EXERCISE =>
Scan the entries below for the word "dout". Copy each line that has it.

[Recorded data]
* * * * *

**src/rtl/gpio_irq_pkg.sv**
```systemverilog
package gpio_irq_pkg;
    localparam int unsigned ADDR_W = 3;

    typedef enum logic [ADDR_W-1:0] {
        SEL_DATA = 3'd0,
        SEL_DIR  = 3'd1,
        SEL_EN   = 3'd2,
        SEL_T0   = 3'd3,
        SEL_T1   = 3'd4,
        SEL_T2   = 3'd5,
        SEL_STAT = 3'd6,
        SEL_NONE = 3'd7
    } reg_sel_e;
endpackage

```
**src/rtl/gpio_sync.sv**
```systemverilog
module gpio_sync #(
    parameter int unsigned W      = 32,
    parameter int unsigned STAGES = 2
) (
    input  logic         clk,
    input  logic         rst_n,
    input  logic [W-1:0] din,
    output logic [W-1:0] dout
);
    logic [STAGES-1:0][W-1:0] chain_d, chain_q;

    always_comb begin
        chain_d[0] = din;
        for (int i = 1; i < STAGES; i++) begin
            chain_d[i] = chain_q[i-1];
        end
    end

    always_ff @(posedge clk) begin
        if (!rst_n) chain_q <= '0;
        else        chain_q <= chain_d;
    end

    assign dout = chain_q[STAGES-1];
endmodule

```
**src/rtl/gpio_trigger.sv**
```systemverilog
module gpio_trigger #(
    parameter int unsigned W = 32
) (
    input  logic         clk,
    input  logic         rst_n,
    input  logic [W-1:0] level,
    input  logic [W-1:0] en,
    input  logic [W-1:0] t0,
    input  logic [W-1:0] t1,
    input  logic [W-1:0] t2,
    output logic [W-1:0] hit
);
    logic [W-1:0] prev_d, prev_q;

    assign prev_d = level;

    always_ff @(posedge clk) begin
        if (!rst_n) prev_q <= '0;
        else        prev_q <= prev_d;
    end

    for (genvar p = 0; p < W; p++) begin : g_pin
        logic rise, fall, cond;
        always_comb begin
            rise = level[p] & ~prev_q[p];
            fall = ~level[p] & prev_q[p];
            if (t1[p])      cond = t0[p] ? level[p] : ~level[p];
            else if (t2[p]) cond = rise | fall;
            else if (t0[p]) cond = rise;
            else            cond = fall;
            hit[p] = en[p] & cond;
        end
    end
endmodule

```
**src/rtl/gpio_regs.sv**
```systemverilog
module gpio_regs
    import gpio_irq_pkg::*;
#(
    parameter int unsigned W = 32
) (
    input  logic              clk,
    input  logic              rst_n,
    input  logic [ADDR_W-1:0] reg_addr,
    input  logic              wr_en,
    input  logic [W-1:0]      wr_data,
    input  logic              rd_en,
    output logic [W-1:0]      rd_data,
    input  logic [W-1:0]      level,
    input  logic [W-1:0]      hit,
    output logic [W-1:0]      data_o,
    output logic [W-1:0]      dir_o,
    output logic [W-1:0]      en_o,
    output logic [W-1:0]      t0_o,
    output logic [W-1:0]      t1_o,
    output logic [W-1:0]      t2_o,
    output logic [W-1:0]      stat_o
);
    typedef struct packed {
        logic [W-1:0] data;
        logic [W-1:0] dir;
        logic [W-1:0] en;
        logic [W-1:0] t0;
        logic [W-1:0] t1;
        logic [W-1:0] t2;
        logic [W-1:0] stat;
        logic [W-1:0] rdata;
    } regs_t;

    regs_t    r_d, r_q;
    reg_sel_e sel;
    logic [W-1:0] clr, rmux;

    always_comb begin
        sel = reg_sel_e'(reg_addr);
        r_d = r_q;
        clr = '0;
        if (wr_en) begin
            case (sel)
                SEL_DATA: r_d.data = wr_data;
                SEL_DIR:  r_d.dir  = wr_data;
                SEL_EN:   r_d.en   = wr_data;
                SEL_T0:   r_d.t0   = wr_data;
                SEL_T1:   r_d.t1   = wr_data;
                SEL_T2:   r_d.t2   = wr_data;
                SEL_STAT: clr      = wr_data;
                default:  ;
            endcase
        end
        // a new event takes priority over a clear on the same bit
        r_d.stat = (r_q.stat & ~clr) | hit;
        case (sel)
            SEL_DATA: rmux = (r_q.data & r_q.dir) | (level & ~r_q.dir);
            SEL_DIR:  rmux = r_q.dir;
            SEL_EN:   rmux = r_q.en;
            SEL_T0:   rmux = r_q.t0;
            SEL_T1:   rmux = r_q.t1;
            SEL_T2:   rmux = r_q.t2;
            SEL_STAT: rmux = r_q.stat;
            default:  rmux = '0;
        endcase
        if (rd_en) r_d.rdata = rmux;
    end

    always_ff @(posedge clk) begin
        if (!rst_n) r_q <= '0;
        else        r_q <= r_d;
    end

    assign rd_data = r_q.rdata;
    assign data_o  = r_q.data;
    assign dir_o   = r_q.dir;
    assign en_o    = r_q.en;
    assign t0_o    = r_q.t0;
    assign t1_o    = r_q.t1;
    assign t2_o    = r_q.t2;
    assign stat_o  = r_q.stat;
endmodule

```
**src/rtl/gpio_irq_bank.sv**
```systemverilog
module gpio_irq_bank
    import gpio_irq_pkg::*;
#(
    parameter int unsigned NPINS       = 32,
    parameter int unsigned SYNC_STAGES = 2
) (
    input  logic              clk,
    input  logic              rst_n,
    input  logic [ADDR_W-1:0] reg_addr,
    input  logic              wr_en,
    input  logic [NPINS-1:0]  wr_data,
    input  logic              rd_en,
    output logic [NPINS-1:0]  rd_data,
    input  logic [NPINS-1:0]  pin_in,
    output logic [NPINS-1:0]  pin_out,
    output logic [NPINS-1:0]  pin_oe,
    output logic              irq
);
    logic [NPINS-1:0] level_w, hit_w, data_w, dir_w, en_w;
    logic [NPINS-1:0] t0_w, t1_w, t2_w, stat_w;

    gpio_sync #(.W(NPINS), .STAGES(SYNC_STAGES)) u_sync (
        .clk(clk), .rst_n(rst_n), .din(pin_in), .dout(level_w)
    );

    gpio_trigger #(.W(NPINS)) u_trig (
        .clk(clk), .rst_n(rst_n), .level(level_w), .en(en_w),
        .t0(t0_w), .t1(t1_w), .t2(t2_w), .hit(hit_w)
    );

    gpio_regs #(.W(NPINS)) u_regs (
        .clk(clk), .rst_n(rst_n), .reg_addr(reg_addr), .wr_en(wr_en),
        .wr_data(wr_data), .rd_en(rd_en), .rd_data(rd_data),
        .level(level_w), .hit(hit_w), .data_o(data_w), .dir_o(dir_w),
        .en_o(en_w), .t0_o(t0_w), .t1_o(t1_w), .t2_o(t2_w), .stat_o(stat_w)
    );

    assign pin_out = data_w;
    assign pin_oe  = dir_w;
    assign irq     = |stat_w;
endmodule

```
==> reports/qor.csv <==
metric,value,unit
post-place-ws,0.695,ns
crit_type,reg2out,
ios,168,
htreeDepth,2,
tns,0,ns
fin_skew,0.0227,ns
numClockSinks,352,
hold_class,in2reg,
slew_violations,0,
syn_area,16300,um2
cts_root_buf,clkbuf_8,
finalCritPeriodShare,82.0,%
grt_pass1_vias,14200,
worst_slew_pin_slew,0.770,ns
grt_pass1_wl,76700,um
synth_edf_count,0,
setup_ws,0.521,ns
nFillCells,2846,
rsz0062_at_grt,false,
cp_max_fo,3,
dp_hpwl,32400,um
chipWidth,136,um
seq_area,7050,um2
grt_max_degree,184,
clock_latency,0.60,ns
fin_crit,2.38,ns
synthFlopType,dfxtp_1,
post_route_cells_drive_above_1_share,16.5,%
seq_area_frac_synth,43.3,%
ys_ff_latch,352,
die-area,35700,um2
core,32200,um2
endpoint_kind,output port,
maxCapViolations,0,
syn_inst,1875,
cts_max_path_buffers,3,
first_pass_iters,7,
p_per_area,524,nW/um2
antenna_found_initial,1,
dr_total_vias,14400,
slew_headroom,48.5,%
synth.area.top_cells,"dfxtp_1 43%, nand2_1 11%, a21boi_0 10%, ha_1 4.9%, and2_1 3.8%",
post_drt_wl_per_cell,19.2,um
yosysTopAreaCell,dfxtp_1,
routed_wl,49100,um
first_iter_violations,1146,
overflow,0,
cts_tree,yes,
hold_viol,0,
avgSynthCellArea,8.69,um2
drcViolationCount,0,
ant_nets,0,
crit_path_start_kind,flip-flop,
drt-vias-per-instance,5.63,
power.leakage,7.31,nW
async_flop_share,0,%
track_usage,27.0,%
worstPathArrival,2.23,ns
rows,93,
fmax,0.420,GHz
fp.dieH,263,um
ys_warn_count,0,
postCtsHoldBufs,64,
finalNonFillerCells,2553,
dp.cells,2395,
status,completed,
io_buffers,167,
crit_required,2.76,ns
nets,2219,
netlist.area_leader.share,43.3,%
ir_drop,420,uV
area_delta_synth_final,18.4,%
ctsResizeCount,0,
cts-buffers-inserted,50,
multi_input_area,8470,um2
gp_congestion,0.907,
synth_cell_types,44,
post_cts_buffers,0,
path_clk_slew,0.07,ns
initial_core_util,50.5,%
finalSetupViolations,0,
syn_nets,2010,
### src/rtl/rtc_pkg.sv
package rtc_pkg;
   localparam int unsigned NF    = 6;
   localparam int unsigned F_SEC = 0;
   localparam int unsigned F_MIN = 1;
   localparam int unsigned F_HR  = 2;
   localparam int unsigned F_DAY = 3;
   localparam int unsigned F_MON = 4;
   localparam int unsigned F_YR  = 5;

   localparam logic [7:0] A_TIME  = 8'h00;
   localparam logic [7:0] A_ALARM = 8'h20;
   localparam logic [7:0] A_CTRL  = 8'h40;
   localparam logic [7:0] A_STAT  = 8'h44;
   localparam logic [7:0] A_IE    = 8'h48;

   typedef logic [NF-1:0][7:0] rtc_fields_t;

   localparam rtc_fields_t RESET_TIME = {8'h00, 8'h01, 8'h01, 8'h00, 8'h00, 8'h00};

   function automatic logic [7:0] bcd_inc(input logic [7:0] v);
      if (v[3:0] == 4'h9) return {v[7:4] + 4'h1, 4'h0};
      else                return {v[7:4], v[3:0] + 4'h1};
   endfunction

   function automatic logic leap_year(input logic [7:0] y);
      if (y[4]) return (y[3:0] == 4'h2) || (y[3:0] == 4'h6);
      else      return (y[3:0] == 4'h0) || (y[3:0] == 4'h4) || (y[3:0] == 4'h8);
   endfunction

   function automatic logic [7:0] month_len(input logic [7:0] mon, input logic [7:0] yr);
      case (mon)
         8'h02:                      return leap_year(yr) ? 8'h29 : 8'h28;
         8'h04, 8'h06, 8'h09, 8'h11: return 8'h30;
         default:                    return 8'h31;
      endcase
   endfunction
endpackage

### src/rtl/rtc_divider.sv
module rtc_divider #(
   parameter int unsigned TICKS = 32768
) (
   input  logic clk_i,
   input  logic rst_ni,
   input  logic tick_i,
   input  logic run_i,
   input  logic restart_i,
   output logic step_o,
   output logic busy_o
);
   localparam int unsigned CW = $clog2(TICKS);
   localparam logic [CW-1:0] LAST = CW'(TICKS - 1);

   if (TICKS < 2) begin : g_bad_ticks
      $error("rtc_divider: TICKS must be at least 2");
   end

   logic [CW-1:0] cnt_q;

   assign busy_o = run_i && (cnt_q == LAST);
   assign step_o = busy_o && tick_i && !restart_i;

   always_ff @(posedge clk_i or negedge rst_ni) begin
      if (!rst_ni)              cnt_q <= '0;
      else if (restart_i)       cnt_q <= '0;
      else if (run_i && tick_i) cnt_q <= (cnt_q == LAST) ? '0 : cnt_q + 1'b1;
   end
endmodule

### src/rtl/rtc_calendar.sv
module rtc_calendar
   import rtc_pkg::*;
(
   input  logic          clk_i,
   input  logic          rst_ni,
   input  logic          step_i,
   input  logic [NF-1:0] wr_i,
   input  logic [7:0]    wdata_i,
   output rtc_fields_t   time_o,
   output logic          roll_min_o,
   output logic          roll_hr_o,
   output logic          roll_day_o
);
   rtc_fields_t tm_q, tm_d;
   logic wrap_s, wrap_m, wrap_h, wrap_d, wrap_mo;

   always_comb begin
      wrap_s  = tm_q[F_SEC] == 8'h59;
      wrap_m  = tm_q[F_MIN] == 8'h59;
      wrap_h  = tm_q[F_HR]  == 8'h23;
      wrap_d  = tm_q[F_DAY] == month_len(tm_q[F_MON], tm_q[F_YR]);
      wrap_mo = tm_q[F_MON] == 8'h12;
      tm_d = tm_q;
      if (step_i) begin
         tm_d[F_SEC] = wrap_s ? 8'h00 : bcd_inc(tm_q[F_SEC]);
         if (wrap_s) begin
            tm_d[F_MIN] = wrap_m ? 8'h00 : bcd_inc(tm_q[F_MIN]);
            if (wrap_m) begin
               tm_d[F_HR] = wrap_h ? 8'h00 : bcd_inc(tm_q[F_HR]);
               if (wrap_h) begin
                  tm_d[F_DAY] = wrap_d ? 8'h01 : bcd_inc(tm_q[F_DAY]);
                  if (wrap_d) begin
                     tm_d[F_MON] = wrap_mo ? 8'h01 : bcd_inc(tm_q[F_MON]);
                     if (wrap_mo)
                        tm_d[F_YR] = (tm_q[F_YR] == 8'h99) ? 8'h00 : bcd_inc(tm_q[F_YR]);
                  end
               end
            end
         end
      end
      for (int i = 0; i < NF; i++)
         if (wr_i[i]) tm_d[i] = wdata_i;
   end

   always_ff @(posedge clk_i or negedge rst_ni) begin
      if (!rst_ni) tm_q <= RESET_TIME;
      else         tm_q <= tm_d;
   end

   assign time_o     = tm_q;
   assign roll_min_o = step_i && wrap_s;
   assign roll_hr_o  = roll_min_o && wrap_m;
   assign roll_day_o = roll_hr_o && wrap_h;
endmodule

### src/rtl/rtc_alarm_match.sv
module rtc_alarm_match
   import rtc_pkg::*;
(
   input  rtc_fields_t now_i,
   input  rtc_fields_t alarm_i,
   output logic        match_o
);
   logic [NF-1:0] eq;

   for (genvar g = 0; g < NF; g++) begin : g_fld
      assign eq[g] = (now_i[g] == alarm_i[g]);
   end

   assign match_o = &eq;
endmodule

### src/rtl/bcd_rtc_top.sv
module bcd_rtc_top
   import rtc_pkg::*;
#(
   parameter int unsigned TICKS_PER_SEC = 32768,
   parameter int unsigned ADDR_W        = 8
) (
   input  logic              clk_i,
   input  logic              rst_ni,
   input  logic              tick_i,
   input  logic [ADDR_W-1:0] addr_i,
   input  logic              wr_i,
   input  logic [7:0]        wdata_i,
   output logic [7:0]        rdata_o,
   output logic              irq_tick_o,
   output logic              irq_alarm_o
);
   if (ADDR_W < 7) begin : g_bad_addr
      $error("bcd_rtc_top: ADDR_W must reach the interrupt enable register");
   end

   logic [NF-1:0] tm_wr, al_wr;
   rtc_fields_t   tm_q, alarm_q;
   logic          time_wr, stat_wr, ctrl_wr, ie_wr;
   logic          run_q, ie_tick_q, ie_alarm_q, alarm_f_q, pwr_f_q, match_q;
   logic          sec_step, busy, match, roll_min, roll_hr, roll_day;
   logic [3:0]    evt_q;

   for (genvar g = 0; g < NF; g++) begin : g_fld
      assign tm_wr[g] = wr_i && (addr_i == ADDR_W'(A_TIME + 4 * g));
      assign al_wr[g] = wr_i && (addr_i == ADDR_W'(A_ALARM + 4 * g));
      always_ff @(posedge clk_i or negedge rst_ni) begin
         if (!rst_ni)      alarm_q[g] <= 8'h00;
         else if (al_wr[g]) alarm_q[g] <= wdata_i;
      end
   end

   assign time_wr = |tm_wr;
   assign ctrl_wr = wr_i && (addr_i == ADDR_W'(A_CTRL));
   assign stat_wr = wr_i && (addr_i == ADDR_W'(A_STAT));
   assign ie_wr   = wr_i && (addr_i == ADDR_W'(A_IE));

   rtc_divider #(.TICKS(TICKS_PER_SEC)) i_div (
      .clk_i, .rst_ni, .tick_i, .run_i(run_q), .restart_i(time_wr),
      .step_o(sec_step), .busy_o(busy)
   );

   rtc_calendar i_cal (
      .clk_i, .rst_ni, .step_i(sec_step), .wr_i(tm_wr), .wdata_i,
      .time_o(tm_q), .roll_min_o(roll_min), .roll_hr_o(roll_hr), .roll_day_o(roll_day)
   );

   rtc_alarm_match i_match (.now_i(tm_q), .alarm_i(alarm_q), .match_o(match));

   always_ff @(posedge clk_i or negedge rst_ni) begin
      if (!rst_ni) begin
         run_q      <= 1'b0;
         ie_tick_q  <= 1'b0;
         ie_alarm_q <= 1'b0;
         alarm_f_q  <= 1'b0;
         pwr_f_q    <= 1'b1;
         match_q    <= 1'b0;
         evt_q      <= '0;
      end else begin
         match_q <= match;
         if (ctrl_wr) run_q <= wdata_i[0];
         if (ie_wr) begin
            ie_tick_q  <= wdata_i[2];
            ie_alarm_q <= wdata_i[3];
         end
         if (match && !match_q)           alarm_f_q <= 1'b1;
         else if (stat_wr && wdata_i[6])  alarm_f_q <= 1'b0;
         if (stat_wr && wdata_i[7])       pwr_f_q   <= 1'b0;
         if (sec_step)    evt_q <= {roll_day, roll_hr, roll_min, 1'b1};
         else if (tick_i) evt_q <= '0;
      end
   end

   always_comb begin
      rdata_o = 8'h00;
      for (int i = 0; i < NF; i++) begin
         if (addr_i == ADDR_W'(A_TIME + 4 * i))  rdata_o = tm_q[i];
         if (addr_i == ADDR_W'(A_ALARM + 4 * i)) rdata_o = alarm_q[i];
      end
      if (addr_i == ADDR_W'(A_CTRL)) rdata_o = {7'b0, run_q};
      if (addr_i == ADDR_W'(A_STAT)) rdata_o = {pwr_f_q, alarm_f_q, evt_q, run_q, busy};
      if (addr_i == ADDR_W'(A_IE))   rdata_o = {4'b0, ie_alarm_q, ie_tick_q, 2'b0};
   end

   assign irq_tick_o  = evt_q[0] && ie_tick_q;
   assign irq_alarm_o = alarm_f_q && ie_alarm_q;
endmodule

### config.mk
export PLATFORM = sky130hd
export DESIGN_NAME = bcd_rtc_top
export DESIGN_NICKNAME = d
export VERILOG_FILES = /design/src/rtl/rtc_pkg.sv /design/src/rtl/rtc_divider.sv /design/src/rtl/rtc_calendar.sv /design/src/rtl/rtc_alarm_match.sv /design/src/rtl/bcd_rtc_top.sv
export SDC_FILE = /design/constraint.sdc
export NUM_CORES = 1
export LEC_CHECK = 0
export BUFFER_PORTS_ARGS = -buffer_cell sky130_fd_sc_hd__buf_2
export CORE_MARGIN = 2
export CORE_UTILIZATION = 63
export CTS_CLUSTER_DIAMETER = 50
export DETAILED_ROUTE_END_ITERATION = 12
export GPL_TIMING_DRIVEN = 0
export PLACE_DENSITY = 0.81
export SLEW_MARGIN = 5
export SYNTH_ARGS = -nofsm -noshare
export SYNTH_HDL_FRONTEND = slang
export SYNTH_SLANG_ARGS = --single-unit
### constraint.sdc
create_clock -name clk_i -period 3.8 [get_ports clk_i]
set_input_delay 0.57 -clock clk_i [delete_from_list [all_inputs] [get_ports clk_i]]
set_output_delay 0.57 -clock clk_i [all_outputs]
set_load 0.005 [all_outputs]
# --- Word-level counts from Yosys, hierarchy flattened ---
# Index checks and enable logic that the tools add are counted.
totals:
  word_cells: 209
  in_bits: 20
  reg_bits: 121
  output_inout_bits: 10
classes:
  eq_ne: 42
  reduce_logical: 78
  n_addsub: 13
  n_mux: 50
ops:
  columns: ["operator", "n"]
  rows:
  - ["$mux W8", 34]
  - ["$eq A8 B6 Y1 const B", 7]
  - ["$eq A8 B8 Y1", 7]
  - ["$add A4 B1 Y4 const B", 12]
  - ["$mux W48", 1]
  - ["$reduce_bool A2 Y1", 24]
  - ["$mux W15", 3]
  - ["$eq A8 B7 Y1 const B", 5]
  - ["$mux W40", 1]
  - ["$eq A8 B5 Y1 const B", 4]
  - ["$mux W32", 1]
  - ["$eq A4 B4 Y1 const B", 7]
  - ["$logic_and A1 B1 Y1", 27]
  - ["$eq A8 B3 Y1 const B", 3]
  - ["$eq A8 B4 Y1 const B", 3]
  - ["$mux W24", 1]
  - ["$reduce_and A6 Y1", 3]
  - ["$reduce_bool A3 Y1", 6]
  - ["$mux W16", 1]
  - ["$pmux W8 S2", 1]
  - ["$add A15 B1 Y15 const B", 1]
  - ["$eq A15 B15 Y1 const B", 1]
  - ["$reduce_and A5 Y1", 2]
  - ["$eq A4 B3 Y1 const B", 2]
  - ["15 further kinds", 26]

# --- Depth between registers and ports, before layout ---
# Gate-level depths: netlist of run 1.
depth:
  depth_word: 16
  ltp_mapped: 10
  mapped_depth_nobuf: 9

# --- Cells and area by module ---
# Synthesis of run 1 repeated with hierarchy kept, for this count alone.
hier_totals:
  hier_cells: 913
  hier_area_um2: 8569.5
modules_own_cells:
  columns: ["mod", "cells_per_inst", "instances", "seq_area_each_um2", "area_per_inst_um2"]
  rows:
  - ["bcd_rtc_top", 366, 1, 1452.6, 3813.7]
  - ["rtc_calendar", 389, 1, 1203.7, 3355.7]
  - ["rtc_divider", 94, 1, 375.4, 875.8]
  - ["rtc_alarm_match", 64, 1, 0.0, 524.3]

# --- Least setup slack after synthesis of run 1 ---
# No wires, ideal clock.
synth_path:
  path_type: "input-to-output"
  from: "in addr_i[4]"
  to: "out rdata_o[2]"
  path_stages: 9
  arrival_ps: 2477
  path_buffers: 2
  required_time_ps: 3230
  path_slack_ps: 753
  path_cell_list: "clkbuf_1 > or4b_2 > clkbuf_1 > nor2_1 > nand2_1 > and3_1 > o31ai_1 > o211ai_1 > nand2_1"
synth_between:
  elab_chain_cells: 16
  elab_cells_between_ends: 30
  classes_between: "eq/ne: 14; mux: 15; reduce/logical: 1"
synth_rtl:
  columns: ["element", "line", "text"]
  rows:
  - ["start: declaration", "bcd_rtc_top.sv:10", "input logic [ADDR_W-1:0] addr_i,"]
  - ["$logic_not A8 Y1", "bcd_rtc_top.sv:81", "if (addr_i == ADDR_W'(A_TIME + 4 * i)) rdata_o = tm_q[i];"]
  - ["$mux W8", "bcd_rtc_top.sv:81", null]
  - ["$mux W8", "bcd_rtc_top.sv:82", "if (addr_i == ADDR_W'(A_ALARM + 4 * i)) rdata_o = alarm_q[i];"]
  - ["$mux W8", "bcd_rtc_top.sv:81", null]
  - ["$mux W8", "bcd_rtc_top.sv:82", null]
  - ["$mux W8", "bcd_rtc_top.sv:81", null]
  - ["$mux W8", "bcd_rtc_top.sv:82", null]
  - ["$mux W8", "bcd_rtc_top.sv:81", null]
  - ["$mux W8", "bcd_rtc_top.sv:82", null]
  - ["$mux W8", "bcd_rtc_top.sv:81", null]
  - ["$mux W8", "bcd_rtc_top.sv:82", null]
  - ["$mux W8", "bcd_rtc_top.sv:81", null]
  - ["$mux W8", "bcd_rtc_top.sv:82", null]
  - ["$mux W8", "bcd_rtc_top.sv:84", "if (addr_i == ADDR_W'(A_CTRL)) rdata_o = {7'b0, run_q};"]
  - ["$mux W8", "bcd_rtc_top.sv:85", "if (addr_i == ADDR_W'(A_STAT)) rdata_o = {pwr_f_q, alarm_f_q, evt_q, run_q, busy};"]
  - ["$mux W8 *", "bcd_rtc_top.sv:86", "if (addr_i == ADDR_W'(A_IE)) rdata_o = {4'b0, ie_alarm_q, ie_tick_q, 2'b0};"]
  - ["end: declaration", "bcd_rtc_top.sv:13", "output logic [7:0] rdata_o,"]
# Mark *: on every way between the ends. The rest lies on a longest branch, timed or not.

# --- Worst setup path in the final report of run 1 ---
layout_path:
  from: "in addr_i[1]"
  to: "out rdata_o[0]"
# The elaborated chain is that of the path after synthesis.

* * * * *

RESULT =>
    output logic [W-1:0] dout
    assign dout = chain_q[STAGES-1];
        .clk(clk), .rst_n(rst_n), .din(pin_in), .dout(level_w)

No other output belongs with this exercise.